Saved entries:
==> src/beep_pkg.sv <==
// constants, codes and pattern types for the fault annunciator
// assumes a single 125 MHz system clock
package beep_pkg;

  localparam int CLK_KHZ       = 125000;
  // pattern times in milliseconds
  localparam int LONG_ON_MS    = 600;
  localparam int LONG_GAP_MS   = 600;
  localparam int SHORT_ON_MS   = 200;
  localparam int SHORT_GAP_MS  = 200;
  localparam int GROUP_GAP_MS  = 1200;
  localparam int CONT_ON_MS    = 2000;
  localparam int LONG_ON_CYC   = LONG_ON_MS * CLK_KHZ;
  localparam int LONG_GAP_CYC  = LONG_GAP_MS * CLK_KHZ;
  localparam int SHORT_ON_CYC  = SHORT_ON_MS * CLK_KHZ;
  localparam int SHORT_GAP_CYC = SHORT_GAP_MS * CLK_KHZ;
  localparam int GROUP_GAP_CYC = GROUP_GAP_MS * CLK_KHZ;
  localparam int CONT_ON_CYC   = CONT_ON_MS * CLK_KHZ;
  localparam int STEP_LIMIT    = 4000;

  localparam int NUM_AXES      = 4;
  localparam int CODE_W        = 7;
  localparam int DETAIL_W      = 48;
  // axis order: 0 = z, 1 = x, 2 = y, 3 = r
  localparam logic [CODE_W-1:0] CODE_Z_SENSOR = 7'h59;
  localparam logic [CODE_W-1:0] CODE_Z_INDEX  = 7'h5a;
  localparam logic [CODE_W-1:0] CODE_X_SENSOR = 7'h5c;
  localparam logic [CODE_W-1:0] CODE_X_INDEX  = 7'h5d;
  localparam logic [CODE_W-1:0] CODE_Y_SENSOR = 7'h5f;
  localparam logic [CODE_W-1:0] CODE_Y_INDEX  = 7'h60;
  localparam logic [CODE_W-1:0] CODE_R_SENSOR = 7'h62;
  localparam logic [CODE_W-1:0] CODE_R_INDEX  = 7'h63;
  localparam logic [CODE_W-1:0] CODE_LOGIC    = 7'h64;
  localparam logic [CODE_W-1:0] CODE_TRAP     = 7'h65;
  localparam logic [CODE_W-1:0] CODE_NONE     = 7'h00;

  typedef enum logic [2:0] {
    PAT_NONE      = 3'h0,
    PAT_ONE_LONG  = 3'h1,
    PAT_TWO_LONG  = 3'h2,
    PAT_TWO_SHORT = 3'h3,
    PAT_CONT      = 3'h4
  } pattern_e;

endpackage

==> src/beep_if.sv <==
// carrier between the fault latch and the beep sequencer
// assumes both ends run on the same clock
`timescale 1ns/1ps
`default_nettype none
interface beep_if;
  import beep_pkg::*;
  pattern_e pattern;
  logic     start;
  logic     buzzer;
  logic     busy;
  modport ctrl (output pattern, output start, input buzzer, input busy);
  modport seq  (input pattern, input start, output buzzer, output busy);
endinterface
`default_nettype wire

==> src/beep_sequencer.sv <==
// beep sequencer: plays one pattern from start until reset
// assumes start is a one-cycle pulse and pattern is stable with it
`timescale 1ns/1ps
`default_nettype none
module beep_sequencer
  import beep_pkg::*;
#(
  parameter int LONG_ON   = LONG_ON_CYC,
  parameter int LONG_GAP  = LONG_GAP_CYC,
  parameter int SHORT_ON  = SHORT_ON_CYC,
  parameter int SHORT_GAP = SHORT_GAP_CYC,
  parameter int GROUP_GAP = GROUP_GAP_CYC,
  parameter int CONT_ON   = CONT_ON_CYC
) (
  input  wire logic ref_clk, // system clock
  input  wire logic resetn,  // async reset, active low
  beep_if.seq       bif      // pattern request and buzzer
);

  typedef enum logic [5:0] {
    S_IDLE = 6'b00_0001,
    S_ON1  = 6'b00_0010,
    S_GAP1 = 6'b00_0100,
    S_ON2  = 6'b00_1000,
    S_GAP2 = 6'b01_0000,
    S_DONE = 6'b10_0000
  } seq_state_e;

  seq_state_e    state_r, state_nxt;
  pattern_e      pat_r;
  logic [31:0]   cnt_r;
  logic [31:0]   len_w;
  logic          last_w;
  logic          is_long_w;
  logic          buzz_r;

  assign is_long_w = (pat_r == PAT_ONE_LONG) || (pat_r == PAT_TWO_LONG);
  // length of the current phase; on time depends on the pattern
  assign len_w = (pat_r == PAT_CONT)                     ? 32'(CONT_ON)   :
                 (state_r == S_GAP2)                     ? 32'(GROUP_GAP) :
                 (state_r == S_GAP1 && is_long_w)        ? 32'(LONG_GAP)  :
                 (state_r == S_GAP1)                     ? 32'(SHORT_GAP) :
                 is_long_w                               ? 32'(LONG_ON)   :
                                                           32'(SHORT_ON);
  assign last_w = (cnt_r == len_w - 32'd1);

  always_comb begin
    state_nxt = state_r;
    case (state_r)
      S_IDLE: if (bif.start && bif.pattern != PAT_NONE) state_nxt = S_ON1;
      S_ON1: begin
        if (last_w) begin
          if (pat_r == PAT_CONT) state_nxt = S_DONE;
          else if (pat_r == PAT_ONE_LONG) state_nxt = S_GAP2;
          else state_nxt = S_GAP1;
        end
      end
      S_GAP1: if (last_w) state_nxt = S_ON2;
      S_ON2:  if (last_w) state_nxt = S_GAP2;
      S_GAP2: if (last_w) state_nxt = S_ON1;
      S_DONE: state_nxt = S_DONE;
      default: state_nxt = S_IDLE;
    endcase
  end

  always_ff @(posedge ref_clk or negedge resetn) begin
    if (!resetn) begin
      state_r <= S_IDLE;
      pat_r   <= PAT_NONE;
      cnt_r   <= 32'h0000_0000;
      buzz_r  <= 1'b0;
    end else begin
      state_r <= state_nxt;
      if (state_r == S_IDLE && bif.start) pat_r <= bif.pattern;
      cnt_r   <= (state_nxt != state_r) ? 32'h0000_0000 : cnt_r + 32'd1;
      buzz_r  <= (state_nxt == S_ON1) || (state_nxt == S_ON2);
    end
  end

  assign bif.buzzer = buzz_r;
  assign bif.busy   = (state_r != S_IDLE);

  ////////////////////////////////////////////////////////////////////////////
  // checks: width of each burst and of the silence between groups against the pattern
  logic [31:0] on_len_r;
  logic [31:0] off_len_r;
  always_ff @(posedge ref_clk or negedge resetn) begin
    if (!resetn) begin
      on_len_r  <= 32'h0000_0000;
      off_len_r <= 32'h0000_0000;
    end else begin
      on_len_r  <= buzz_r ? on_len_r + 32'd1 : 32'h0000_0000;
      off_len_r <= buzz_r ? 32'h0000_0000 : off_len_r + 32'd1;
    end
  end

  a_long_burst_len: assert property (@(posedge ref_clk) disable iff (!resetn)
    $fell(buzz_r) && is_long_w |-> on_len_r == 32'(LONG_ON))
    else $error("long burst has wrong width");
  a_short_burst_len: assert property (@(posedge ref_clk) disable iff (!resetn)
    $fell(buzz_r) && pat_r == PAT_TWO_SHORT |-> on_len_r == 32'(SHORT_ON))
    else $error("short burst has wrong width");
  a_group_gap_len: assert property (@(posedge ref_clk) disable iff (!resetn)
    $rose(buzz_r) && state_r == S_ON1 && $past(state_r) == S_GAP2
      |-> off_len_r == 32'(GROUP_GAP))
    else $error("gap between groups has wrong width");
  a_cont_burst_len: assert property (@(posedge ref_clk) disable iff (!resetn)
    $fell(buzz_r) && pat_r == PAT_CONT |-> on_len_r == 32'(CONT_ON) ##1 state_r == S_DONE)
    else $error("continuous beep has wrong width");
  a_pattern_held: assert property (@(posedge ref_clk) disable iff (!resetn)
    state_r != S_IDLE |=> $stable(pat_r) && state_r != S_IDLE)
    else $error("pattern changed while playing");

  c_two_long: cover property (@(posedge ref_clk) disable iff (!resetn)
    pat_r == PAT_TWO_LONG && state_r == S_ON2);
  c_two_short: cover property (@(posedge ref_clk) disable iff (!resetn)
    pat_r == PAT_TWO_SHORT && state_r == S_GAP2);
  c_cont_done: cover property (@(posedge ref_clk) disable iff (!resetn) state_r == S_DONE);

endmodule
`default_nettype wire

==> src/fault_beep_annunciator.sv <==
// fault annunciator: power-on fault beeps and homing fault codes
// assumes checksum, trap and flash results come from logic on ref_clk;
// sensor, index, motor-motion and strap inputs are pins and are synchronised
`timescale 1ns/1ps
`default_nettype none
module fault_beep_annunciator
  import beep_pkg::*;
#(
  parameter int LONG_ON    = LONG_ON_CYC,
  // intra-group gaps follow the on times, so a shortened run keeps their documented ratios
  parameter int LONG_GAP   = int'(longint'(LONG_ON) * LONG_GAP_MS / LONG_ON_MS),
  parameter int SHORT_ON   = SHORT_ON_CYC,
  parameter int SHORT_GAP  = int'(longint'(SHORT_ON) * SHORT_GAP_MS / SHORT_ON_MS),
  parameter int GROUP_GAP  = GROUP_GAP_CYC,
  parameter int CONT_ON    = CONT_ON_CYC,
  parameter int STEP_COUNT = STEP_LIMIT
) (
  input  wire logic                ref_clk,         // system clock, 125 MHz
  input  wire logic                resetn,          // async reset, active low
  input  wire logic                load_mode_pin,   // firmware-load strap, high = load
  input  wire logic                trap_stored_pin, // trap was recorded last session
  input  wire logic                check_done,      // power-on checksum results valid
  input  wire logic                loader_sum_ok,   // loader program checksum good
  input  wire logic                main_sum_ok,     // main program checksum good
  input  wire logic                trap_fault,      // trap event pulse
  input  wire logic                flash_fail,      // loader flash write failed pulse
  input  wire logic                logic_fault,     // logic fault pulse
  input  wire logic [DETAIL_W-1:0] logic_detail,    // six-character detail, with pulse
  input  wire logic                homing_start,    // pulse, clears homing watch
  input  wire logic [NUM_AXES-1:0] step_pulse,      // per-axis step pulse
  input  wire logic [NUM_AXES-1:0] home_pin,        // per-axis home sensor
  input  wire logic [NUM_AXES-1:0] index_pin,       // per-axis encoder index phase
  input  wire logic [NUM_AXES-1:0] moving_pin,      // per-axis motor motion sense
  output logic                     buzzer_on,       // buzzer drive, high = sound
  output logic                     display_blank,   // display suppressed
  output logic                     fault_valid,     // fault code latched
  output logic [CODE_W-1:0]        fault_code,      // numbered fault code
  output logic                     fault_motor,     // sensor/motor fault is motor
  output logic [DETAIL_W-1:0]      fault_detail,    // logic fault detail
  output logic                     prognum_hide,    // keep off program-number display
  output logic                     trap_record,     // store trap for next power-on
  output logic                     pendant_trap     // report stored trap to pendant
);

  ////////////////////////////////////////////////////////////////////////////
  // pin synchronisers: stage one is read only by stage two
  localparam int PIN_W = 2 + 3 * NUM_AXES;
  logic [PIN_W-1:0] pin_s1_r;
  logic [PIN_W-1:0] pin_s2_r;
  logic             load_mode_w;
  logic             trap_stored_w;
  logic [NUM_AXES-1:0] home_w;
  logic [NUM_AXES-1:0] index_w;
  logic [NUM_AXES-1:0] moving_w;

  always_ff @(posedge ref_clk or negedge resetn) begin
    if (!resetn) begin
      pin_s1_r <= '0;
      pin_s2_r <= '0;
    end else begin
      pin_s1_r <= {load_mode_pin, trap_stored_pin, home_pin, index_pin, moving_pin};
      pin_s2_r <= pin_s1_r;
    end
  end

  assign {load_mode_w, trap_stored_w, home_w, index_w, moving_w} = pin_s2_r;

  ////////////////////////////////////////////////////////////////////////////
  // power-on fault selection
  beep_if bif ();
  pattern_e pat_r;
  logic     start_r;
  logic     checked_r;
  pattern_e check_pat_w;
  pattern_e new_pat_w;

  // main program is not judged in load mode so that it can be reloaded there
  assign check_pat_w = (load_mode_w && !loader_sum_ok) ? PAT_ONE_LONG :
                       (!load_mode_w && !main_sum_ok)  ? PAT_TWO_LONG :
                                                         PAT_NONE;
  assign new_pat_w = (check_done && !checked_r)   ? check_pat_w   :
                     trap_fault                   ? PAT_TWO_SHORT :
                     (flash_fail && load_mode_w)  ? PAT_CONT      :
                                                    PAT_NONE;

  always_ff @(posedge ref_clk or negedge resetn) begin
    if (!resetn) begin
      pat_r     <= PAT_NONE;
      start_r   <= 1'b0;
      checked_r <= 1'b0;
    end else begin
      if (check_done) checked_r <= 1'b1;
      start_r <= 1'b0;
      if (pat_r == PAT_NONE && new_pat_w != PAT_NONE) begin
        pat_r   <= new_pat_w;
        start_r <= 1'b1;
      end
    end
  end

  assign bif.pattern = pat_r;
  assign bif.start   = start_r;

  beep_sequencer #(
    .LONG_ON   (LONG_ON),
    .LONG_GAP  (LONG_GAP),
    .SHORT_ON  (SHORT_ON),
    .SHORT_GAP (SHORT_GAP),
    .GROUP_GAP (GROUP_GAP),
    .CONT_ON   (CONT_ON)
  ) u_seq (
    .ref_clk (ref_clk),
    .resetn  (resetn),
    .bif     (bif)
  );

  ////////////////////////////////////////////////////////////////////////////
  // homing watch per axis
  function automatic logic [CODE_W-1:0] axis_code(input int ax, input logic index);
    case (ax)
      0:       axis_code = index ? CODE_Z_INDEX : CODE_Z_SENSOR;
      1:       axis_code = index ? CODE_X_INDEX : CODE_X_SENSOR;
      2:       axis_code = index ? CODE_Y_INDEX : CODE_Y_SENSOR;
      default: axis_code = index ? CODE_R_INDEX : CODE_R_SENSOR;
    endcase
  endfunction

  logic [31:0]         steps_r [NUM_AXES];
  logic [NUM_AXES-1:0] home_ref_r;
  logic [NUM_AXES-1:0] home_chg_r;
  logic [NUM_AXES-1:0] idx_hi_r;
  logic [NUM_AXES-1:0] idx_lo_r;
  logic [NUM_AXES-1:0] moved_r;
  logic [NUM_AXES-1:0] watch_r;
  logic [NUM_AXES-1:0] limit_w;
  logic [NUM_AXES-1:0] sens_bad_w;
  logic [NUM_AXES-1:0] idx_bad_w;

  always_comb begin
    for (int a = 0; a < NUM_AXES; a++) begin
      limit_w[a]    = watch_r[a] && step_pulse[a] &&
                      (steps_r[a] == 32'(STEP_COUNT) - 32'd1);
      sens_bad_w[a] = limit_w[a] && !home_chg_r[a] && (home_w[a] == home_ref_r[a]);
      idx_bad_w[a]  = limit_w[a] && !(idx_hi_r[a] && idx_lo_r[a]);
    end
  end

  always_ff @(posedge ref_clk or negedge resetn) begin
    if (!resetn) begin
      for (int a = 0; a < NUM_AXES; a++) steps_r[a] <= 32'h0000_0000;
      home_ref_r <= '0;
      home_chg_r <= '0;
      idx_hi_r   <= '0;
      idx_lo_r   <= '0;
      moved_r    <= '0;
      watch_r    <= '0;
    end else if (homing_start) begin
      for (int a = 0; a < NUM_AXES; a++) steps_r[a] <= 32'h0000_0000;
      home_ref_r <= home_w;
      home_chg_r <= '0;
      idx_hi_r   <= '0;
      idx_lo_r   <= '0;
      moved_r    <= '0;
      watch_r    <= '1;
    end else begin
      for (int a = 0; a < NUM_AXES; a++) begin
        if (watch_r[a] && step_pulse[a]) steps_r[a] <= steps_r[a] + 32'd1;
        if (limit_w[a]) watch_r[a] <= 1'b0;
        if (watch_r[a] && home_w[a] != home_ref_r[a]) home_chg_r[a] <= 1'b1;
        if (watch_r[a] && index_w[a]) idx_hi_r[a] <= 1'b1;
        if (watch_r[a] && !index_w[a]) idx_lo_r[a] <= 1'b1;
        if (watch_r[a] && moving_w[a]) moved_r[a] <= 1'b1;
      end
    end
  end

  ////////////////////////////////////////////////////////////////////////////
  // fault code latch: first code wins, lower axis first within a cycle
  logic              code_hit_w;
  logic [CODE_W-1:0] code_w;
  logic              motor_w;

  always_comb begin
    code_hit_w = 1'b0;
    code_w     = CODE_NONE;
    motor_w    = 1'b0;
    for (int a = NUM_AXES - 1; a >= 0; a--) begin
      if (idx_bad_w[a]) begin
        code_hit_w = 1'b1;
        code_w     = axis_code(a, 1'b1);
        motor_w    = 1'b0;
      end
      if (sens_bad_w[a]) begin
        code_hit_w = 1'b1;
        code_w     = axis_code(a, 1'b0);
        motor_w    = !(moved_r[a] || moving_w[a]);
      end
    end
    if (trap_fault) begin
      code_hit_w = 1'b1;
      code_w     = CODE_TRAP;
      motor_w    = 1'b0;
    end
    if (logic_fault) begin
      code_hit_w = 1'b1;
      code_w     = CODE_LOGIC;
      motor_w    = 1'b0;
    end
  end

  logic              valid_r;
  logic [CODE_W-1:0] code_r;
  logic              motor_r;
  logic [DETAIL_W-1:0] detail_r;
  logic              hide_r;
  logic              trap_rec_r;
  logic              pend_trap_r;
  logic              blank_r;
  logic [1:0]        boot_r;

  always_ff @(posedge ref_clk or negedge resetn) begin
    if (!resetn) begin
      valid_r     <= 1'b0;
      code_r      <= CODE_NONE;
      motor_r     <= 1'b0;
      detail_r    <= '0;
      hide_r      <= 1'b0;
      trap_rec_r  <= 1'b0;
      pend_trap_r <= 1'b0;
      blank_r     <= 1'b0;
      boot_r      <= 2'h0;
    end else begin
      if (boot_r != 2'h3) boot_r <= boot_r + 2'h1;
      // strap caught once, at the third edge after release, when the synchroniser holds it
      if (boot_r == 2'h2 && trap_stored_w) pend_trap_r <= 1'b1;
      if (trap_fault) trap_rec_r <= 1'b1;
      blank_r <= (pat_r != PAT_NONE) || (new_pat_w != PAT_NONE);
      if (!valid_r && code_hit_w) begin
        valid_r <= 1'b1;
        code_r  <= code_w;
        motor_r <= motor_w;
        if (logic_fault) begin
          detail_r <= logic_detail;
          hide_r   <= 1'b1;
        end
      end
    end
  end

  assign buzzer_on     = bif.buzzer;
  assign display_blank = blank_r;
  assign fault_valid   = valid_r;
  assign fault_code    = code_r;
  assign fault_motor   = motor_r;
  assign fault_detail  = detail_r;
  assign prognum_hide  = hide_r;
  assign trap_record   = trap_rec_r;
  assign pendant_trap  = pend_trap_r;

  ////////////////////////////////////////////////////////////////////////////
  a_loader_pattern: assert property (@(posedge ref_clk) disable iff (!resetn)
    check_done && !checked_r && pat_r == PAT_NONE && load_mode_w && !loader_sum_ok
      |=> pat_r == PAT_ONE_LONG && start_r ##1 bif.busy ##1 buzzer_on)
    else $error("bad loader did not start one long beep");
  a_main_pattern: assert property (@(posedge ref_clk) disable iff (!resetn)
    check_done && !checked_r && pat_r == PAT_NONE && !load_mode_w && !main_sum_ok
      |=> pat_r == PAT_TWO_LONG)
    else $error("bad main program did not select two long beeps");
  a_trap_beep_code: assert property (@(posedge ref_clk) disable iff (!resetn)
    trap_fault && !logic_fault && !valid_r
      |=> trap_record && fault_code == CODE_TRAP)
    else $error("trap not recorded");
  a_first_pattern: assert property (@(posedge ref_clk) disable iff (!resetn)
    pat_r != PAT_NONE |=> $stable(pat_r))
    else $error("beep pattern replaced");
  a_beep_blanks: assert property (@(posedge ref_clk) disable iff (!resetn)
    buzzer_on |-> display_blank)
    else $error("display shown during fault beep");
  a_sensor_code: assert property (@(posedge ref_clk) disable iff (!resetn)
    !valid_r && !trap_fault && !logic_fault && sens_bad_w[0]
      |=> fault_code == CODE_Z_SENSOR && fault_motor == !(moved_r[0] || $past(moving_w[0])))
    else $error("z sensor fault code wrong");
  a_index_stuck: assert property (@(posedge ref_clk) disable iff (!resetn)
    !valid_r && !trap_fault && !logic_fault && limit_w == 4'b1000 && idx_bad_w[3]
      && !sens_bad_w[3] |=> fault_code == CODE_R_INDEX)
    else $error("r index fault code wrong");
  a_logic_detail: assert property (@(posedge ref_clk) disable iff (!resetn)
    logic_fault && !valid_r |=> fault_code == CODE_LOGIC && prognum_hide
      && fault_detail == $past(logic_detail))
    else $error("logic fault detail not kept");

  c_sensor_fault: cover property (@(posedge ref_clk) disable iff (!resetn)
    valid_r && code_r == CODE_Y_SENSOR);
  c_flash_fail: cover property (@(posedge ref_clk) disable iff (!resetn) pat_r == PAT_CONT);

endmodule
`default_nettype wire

What the exercise asks => The line with "localparam int NUM_AXES" marks the end; reproduce exactly every line from the start of the entries up to it, that line included.

Problem solution =>
==> src/beep_pkg.sv <==
// constants, codes and pattern types for the fault annunciator
// assumes a single 125 MHz system clock
package beep_pkg;

  localparam int CLK_KHZ       = 125000;
  // pattern times in milliseconds
  localparam int LONG_ON_MS    = 600;
  localparam int LONG_GAP_MS   = 600;
  localparam int SHORT_ON_MS   = 200;
  localparam int SHORT_GAP_MS  = 200;
  localparam int GROUP_GAP_MS  = 1200;
  localparam int CONT_ON_MS    = 2000;
  localparam int LONG_ON_CYC   = LONG_ON_MS * CLK_KHZ;
  localparam int LONG_GAP_CYC  = LONG_GAP_MS * CLK_KHZ;
  localparam int SHORT_ON_CYC  = SHORT_ON_MS * CLK_KHZ;
  localparam int SHORT_GAP_CYC = SHORT_GAP_MS * CLK_KHZ;
  localparam int GROUP_GAP_CYC = GROUP_GAP_MS * CLK_KHZ;
  localparam int CONT_ON_CYC   = CONT_ON_MS * CLK_KHZ;
  localparam int STEP_LIMIT    = 4000;

  localparam int NUM_AXES      = 4;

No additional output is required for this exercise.